Posted on:2008-06-11Degree:Ph.DType:Dissertation
University:University of California, San FranciscoCandidate:Voelz, Vincent AlvinFull Text:PDF
GTID:1440390005478542Subject:Biophysics
Abstract/Summary:
We currently have a great deal of experimental data about how particular proteins fold, but no description of protein folding that could be used as a recipe to fold proteins. Here, we explore a model of protein folding called Zipping and Assembly (Z&A). Zipping refers to the growth of topologically local substructures within the chain, and assembly refers to the coming together of already-formed pieces.; We first trace the development of our theoretical understanding of protein folding, and discuss what the current state of experiments and theory tell us about the prospect of developing a recipe for protein folding. In particular, we explain the need for a folding principle, a microscopic description of folding that could be used to predict the folding pathways and native state of an arbitrary sequence of amino acids.; To determine whether Z&A is a general method that can efficiently fold most of sequence space to global minima, we use the HP model, with which it is possible to enumerate full conformation and sequence spaces. We find that Z&A reaches the global energy minimum native states, even though it searches only a very small fraction of conformational space, for most sequences in the full sequence space.

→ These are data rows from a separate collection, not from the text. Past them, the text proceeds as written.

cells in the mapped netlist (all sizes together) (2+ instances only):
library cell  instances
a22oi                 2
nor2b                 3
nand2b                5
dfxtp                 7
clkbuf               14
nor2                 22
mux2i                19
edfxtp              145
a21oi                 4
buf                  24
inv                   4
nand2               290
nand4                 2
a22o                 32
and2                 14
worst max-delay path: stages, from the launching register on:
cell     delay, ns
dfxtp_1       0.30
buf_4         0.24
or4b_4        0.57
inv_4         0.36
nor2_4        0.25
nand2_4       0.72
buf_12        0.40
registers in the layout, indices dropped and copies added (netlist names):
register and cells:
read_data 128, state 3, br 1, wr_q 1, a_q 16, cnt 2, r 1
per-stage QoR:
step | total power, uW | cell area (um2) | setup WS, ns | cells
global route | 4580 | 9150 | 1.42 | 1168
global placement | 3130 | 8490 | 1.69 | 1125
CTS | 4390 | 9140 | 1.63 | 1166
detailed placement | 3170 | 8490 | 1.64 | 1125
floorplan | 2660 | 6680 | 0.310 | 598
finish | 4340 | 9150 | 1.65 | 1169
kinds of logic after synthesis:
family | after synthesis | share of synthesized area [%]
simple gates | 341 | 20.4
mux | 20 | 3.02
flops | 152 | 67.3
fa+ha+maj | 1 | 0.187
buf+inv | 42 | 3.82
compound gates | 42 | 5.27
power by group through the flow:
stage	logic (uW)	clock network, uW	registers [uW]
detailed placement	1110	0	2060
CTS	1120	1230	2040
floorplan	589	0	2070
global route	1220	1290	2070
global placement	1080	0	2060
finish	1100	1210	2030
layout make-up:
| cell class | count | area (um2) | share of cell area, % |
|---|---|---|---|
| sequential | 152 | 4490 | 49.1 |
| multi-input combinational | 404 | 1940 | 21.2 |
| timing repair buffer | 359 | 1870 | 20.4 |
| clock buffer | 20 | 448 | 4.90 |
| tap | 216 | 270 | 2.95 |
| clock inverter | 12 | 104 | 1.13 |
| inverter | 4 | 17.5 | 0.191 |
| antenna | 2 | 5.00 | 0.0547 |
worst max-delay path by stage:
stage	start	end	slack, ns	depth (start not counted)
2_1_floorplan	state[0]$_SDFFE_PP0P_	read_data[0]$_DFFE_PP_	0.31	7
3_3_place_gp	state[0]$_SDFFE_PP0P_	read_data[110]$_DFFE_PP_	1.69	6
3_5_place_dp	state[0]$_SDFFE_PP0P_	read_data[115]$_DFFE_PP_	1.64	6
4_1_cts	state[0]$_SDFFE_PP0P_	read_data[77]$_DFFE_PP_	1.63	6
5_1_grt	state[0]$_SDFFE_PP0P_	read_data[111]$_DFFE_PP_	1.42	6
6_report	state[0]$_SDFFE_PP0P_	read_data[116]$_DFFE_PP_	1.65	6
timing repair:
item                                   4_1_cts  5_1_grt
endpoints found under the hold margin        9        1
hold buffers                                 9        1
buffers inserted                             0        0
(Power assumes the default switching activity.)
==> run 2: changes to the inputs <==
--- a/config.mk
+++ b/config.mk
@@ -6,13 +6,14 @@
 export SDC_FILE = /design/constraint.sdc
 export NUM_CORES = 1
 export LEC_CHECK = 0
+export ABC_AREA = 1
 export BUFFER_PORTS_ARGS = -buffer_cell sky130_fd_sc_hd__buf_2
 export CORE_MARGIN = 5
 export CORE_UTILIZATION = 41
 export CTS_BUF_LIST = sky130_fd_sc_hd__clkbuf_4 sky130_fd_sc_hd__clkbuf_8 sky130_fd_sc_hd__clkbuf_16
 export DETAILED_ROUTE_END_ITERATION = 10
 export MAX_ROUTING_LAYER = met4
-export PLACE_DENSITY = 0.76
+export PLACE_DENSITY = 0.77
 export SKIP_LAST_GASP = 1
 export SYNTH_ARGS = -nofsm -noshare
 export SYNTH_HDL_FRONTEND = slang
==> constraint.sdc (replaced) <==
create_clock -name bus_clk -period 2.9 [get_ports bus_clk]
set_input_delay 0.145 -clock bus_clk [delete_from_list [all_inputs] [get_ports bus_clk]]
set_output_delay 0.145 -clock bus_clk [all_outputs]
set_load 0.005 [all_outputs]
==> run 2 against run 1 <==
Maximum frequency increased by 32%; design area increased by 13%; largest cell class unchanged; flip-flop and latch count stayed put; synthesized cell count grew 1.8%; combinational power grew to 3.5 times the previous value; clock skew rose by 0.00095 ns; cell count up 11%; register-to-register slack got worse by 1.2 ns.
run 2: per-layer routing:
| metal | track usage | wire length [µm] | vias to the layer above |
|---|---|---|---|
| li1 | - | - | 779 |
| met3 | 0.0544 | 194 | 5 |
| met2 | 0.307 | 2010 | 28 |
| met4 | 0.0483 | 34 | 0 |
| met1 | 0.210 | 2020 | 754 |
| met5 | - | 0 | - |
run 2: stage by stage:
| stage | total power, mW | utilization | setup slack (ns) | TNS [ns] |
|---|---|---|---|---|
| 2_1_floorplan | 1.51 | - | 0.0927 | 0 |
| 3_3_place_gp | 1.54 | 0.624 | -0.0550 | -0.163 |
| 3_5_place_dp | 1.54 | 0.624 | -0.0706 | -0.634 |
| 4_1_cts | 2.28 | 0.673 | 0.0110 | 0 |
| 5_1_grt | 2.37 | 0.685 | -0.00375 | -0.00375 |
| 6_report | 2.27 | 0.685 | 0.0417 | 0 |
--- src/rtl/e1000_reg_decode.sv ---
module e1000_reg_decode (
	input logic aclk,
	input logic rst_i,
	input logic req_i,
	input logic we_i,
	input e1000_reg_pkg::reg_addr_t addr_i,
	input e1000_reg_pkg::reg_data_t wdata_i,
	output logic issue_o,
	output logic release_o,
	output logic ctrl_wr_o,
	output logic ics_wr_o,
	output logic ims_wr_o,
	output logic imc_wr_o,
	output logic icr_wr_o,
	output logic icr_rd_o,
	output e1000_reg_pkg::reg_sel_t rd_sel_o,
	output e1000_reg_pkg::reg_data_t cmd_wdata_o
);
	import e1000_reg_pkg::*;

	typedef enum logic [1:0] {
		IDLE,
		ISSUE,
		WAIT_DROP
	} state_t;

	state_t state;
	logic cmd_we_q;
	reg_addr_t cmd_addr_q;
	reg_data_t cmd_wdata_q;
	logic dec_ctrl_wr, dec_ics_wr, dec_ims_wr, dec_imc_wr, dec_icr_wr, dec_icr_rd;
	reg_sel_t dec_rd_sel;

	// Command is held from capture until the next transfer
	always_ff @(posedge aclk) begin
		if (state == IDLE && req_i) begin
			cmd_we_q <= we_i;
			cmd_addr_q <= addr_i;
			cmd_wdata_q <= wdata_i;
		end
	end

	// Full offset compare, unknown offsets decode to nothing
	always_comb begin
		dec_ctrl_wr = 1'b0;
		dec_ics_wr = 1'b0;
		dec_ims_wr = 1'b0;
		dec_imc_wr = 1'b0;
		dec_icr_wr = 1'b0;
		dec_icr_rd = 1'b0;
		dec_rd_sel = SEL_NONE;
		case (cmd_addr_q)
			REG_CTRL: begin
				dec_ctrl_wr = cmd_we_q;
				dec_rd_sel = SEL_CTRL;
			end
			REG_ICR: begin
				dec_icr_wr = cmd_we_q;
				dec_icr_rd = !cmd_we_q; // Read clears
				dec_rd_sel = SEL_ICR;
			end
			REG_ICS: dec_ics_wr = cmd_we_q;
			REG_IMS: begin
				dec_ims_wr = cmd_we_q;
				dec_rd_sel = SEL_IMS;
			end
			REG_IMC: dec_imc_wr = cmd_we_q;
			default: ;
		endcase
	end

	always_ff @(posedge aclk) begin
		if (state == ISSUE)
			rd_sel_o <= dec_rd_sel;
	end

	always_ff @(posedge aclk) begin
		if (rst_i) begin
			state <= IDLE;
			issue_o <= 1'b0;
			release_o <= 1'b0;
			{ctrl_wr_o, ics_wr_o, ims_wr_o, imc_wr_o, icr_wr_o, icr_rd_o} <= '0;
		end else begin
			issue_o <= 1'b0; // Strobes last one cycle
			release_o <= 1'b0;
			{ctrl_wr_o, ics_wr_o, ims_wr_o, imc_wr_o, icr_wr_o, icr_rd_o} <= '0;
			case (state)
				IDLE: if (req_i) state <= ISSUE;
				ISSUE: begin
					issue_o <= 1'b1;
					ctrl_wr_o <= dec_ctrl_wr;
					ics_wr_o <= dec_ics_wr;
					ims_wr_o <= dec_ims_wr;
					imc_wr_o <= dec_imc_wr;
					icr_wr_o <= dec_icr_wr;
					icr_rd_o <= dec_icr_rd;
					state <= WAIT_DROP;
				end
				WAIT_DROP: begin
					if (!req_i) begin
						release_o <= 1'b1;
						state <= IDLE;
					end
				end
				default: state <= IDLE;
			endcase
		end
	end

	assign cmd_wdata_o = cmd_wdata_q;

endmodule

--- src/rtl/e1000_intr_ctrl.sv ---
`include "e1000_defs.svh"

module e1000_intr_ctrl (
	input logic aclk,
	input logic rst_i,
	input e1000_intr_pkg::intr_vec_t events_i,
	input logic phy_int_i,
	input logic ics_wr_i,
	input logic ims_wr_i,
	input logic imc_wr_i,
	input logic icr_wr_i,
	input logic icr_rd_i,
	input e1000_reg_pkg::reg_data_t cmd_wdata_i,
	output e1000_intr_pkg::intr_vec_t icr_o,
	output e1000_intr_pkg::intr_vec_t ims_o,
	output logic intr_o
);
	import e1000_intr_pkg::*;

	logic [`E1000_SYNC_DEPTH-1:0] phy_sync;
	intr_vec_t icr_q, ims_q;
	intr_vec_t cause_set, icr_d, ims_d;

	always_ff @(posedge aclk) begin
		if (rst_i)
			phy_sync <= '0;
		else
			phy_sync <= {phy_sync[`E1000_SYNC_DEPTH-2:0], phy_int_i};
	end

	always_comb begin
		cause_set = events_i;
		if (ics_wr_i)
			cause_set = cause_set | cmd_wdata_i;
		if (phy_sync[`E1000_SYNC_DEPTH-1])
			cause_set[CAUSE_PHYINT] = 1'b1;

		// Clears first, so a new cause in the same cycle survives
		icr_d = icr_q;
		if (icr_rd_i)
			icr_d = '0;
		if (icr_wr_i)
			icr_d = icr_d & ~cmd_wdata_i;
		icr_d = (icr_d | cause_set) & CAUSE_IMPL_MASK;

		ims_d = ims_q;
		if (ims_wr_i)
			ims_d = ims_d | cmd_wdata_i;
		if (imc_wr_i)
			ims_d = ims_d & ~cmd_wdata_i;
		ims_d = ims_d & CAUSE_IMPL_MASK;
	end

	always_ff @(posedge aclk) begin
		if (rst_i) begin
			icr_q <= '0;
			ims_q <= '0;
		end else begin
			icr_q <= icr_d;
			ims_q <= ims_d;
		end
	end

	assign icr_o = icr_q;
	assign ims_o = ims_q;
	assign intr_o = |(icr_q & ims_q);

endmodule

--- src/rtl/e1000_reg_response.sv ---
module e1000_reg_response (
	input logic aclk,
	input logic rst_i,
	input logic issue_i,
	input logic release_i,
	input logic ctrl_wr_i,
	input e1000_reg_pkg::reg_data_t cmd_wdata_i,
	input e1000_reg_pkg::reg_sel_t rd_sel_i,
	input e1000_intr_pkg::intr_vec_t icr_i,
	input e1000_intr_pkg::intr_vec_t ims_i,
	output logic ack_o,
	output e1000_reg_pkg::reg_data_t rdata_o,
	output logic reset_request_o,
	output logic phy_reset_o
);
	import e1000_reg_pkg::*;

	logic ctrl_rst_q;
	logic ctrl_phy_rst_q;
	reg_data_t ctrl_val;
	reg_data_t rd_val;

	// Only the two reset bits of CTRL exist
	always_ff @(posedge aclk) begin
		if (rst_i) begin
			ctrl_rst_q <= 1'b0;
			ctrl_phy_rst_q <= 1'b0;
		end else if (ctrl_wr_i) begin
			ctrl_rst_q <= cmd_wdata_i[CTRL_RST_BIT];
			ctrl_phy_rst_q <= cmd_wdata_i[CTRL_PHY_RST_BIT];
		end
	end

	always_comb begin
		ctrl_val = '0;
		ctrl_val[CTRL_RST_BIT] = ctrl_rst_q;
		ctrl_val[CTRL_PHY_RST_BIT] = ctrl_phy_rst_q;
		case (rd_sel_i)
			SEL_CTRL: rd_val = ctrl_val;
			SEL_ICR: rd_val = icr_i; // Value before the read clears it
			SEL_IMS: rd_val = ims_i;
			default: rd_val = '0;
		endcase
	end

	always_ff @(posedge aclk) begin
		if (issue_i)
			rdata_o <= rd_val;
	end

	always_ff @(posedge aclk) begin
		if (rst_i)
			ack_o <= 1'b0;
		else if (issue_i)
			ack_o <= 1'b1;
		else if (release_i)
			ack_o <= 1'b0;
	end

	assign reset_request_o = ctrl_rst_q;
	assign phy_reset_o = ctrl_phy_rst_q | rst_i;

endmodule

--- src/rtl/e1000_lite_top.sv ---
module e1000_lite_top (
	input logic aclk,
	input logic rst_i,
	input logic req_i,
	input logic we_i,
	input e1000_reg_pkg::reg_addr_t addr_i,
	input e1000_reg_pkg::reg_data_t wdata_i,
	input e1000_intr_pkg::intr_vec_t events_i,
	input logic phy_int_i,
	output logic ack_o,
	output e1000_reg_pkg::reg_data_t rdata_o,
	output logic intr_o,
	output logic reset_request_o,
	output logic phy_reset_o
);
	import e1000_reg_pkg::*;
	import e1000_intr_pkg::*;

	logic issue, release_s;
	logic ctrl_wr, ics_wr, ims_wr, imc_wr, icr_wr, icr_rd;
	reg_sel_t rd_sel;
	reg_data_t cmd_wdata;
	intr_vec_t icr_q, ims_q;

	e1000_reg_decode reg_decode_inst (
		.aclk(aclk),
		.rst_i(rst_i),
		.req_i(req_i),
		.we_i(we_i),
		.addr_i(addr_i),
		.wdata_i(wdata_i),
		.issue_o(issue),
		.release_o(release_s),
		.ctrl_wr_o(ctrl_wr),
		.ics_wr_o(ics_wr),
		.ims_wr_o(ims_wr),
		.imc_wr_o(imc_wr),
		.icr_wr_o(icr_wr),
		.icr_rd_o(icr_rd),
		.rd_sel_o(rd_sel),
		.cmd_wdata_o(cmd_wdata)
	);

	e1000_intr_ctrl intr_ctrl_inst (
		.aclk(aclk),
		.rst_i(rst_i),
		.events_i(events_i),
		.phy_int_i(phy_int_i),
		.ics_wr_i(ics_wr),
		.ims_wr_i(ims_wr),
		.imc_wr_i(imc_wr),
		.icr_wr_i(icr_wr),
		.icr_rd_i(icr_rd),
		.cmd_wdata_i(cmd_wdata),
		.icr_o(icr_q),
		.ims_o(ims_q),
		.intr_o(intr_o)
	);

	e1000_reg_response reg_response_inst (
		.aclk(aclk),
		.rst_i(rst_i),
		.issue_i(issue),
		.release_i(release_s),
		.ctrl_wr_i(ctrl_wr),
		.cmd_wdata_i(cmd_wdata),
		.rd_sel_i(rd_sel),
		.icr_i(icr_q),
		.ims_i(ims_q),
		.ack_o(ack_o),
		.rdata_o(rdata_o),
		.reset_request_o(reset_request_o),
		.phy_reset_o(phy_reset_o)
	);

endmodule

Furthermore, a Z&A-based search recapitulates key features of protein folding such as topology-dependent folding rates and characteristic early-vs.-late assemblies.; With the aim of putting the principles of Z&A to practice in an automated algorithm that works with atomically-detailed molecular mechanics models of proteins, we analyze a set of contact metrics extracted from a large database of short REMD simulations of peptide fragments. By building optimal Bayesian classification models, we show that it is possible to achieve up to 27% classification success in predicting native and non-native contacts from short fragment simulations. The most informative metric we tested was contact probability, with much smaller effects coming from multi-body metrics. Predictions for a test protein show how the classification model helps to prioritize the search process with the Zipping and Assembly Method (ZAM).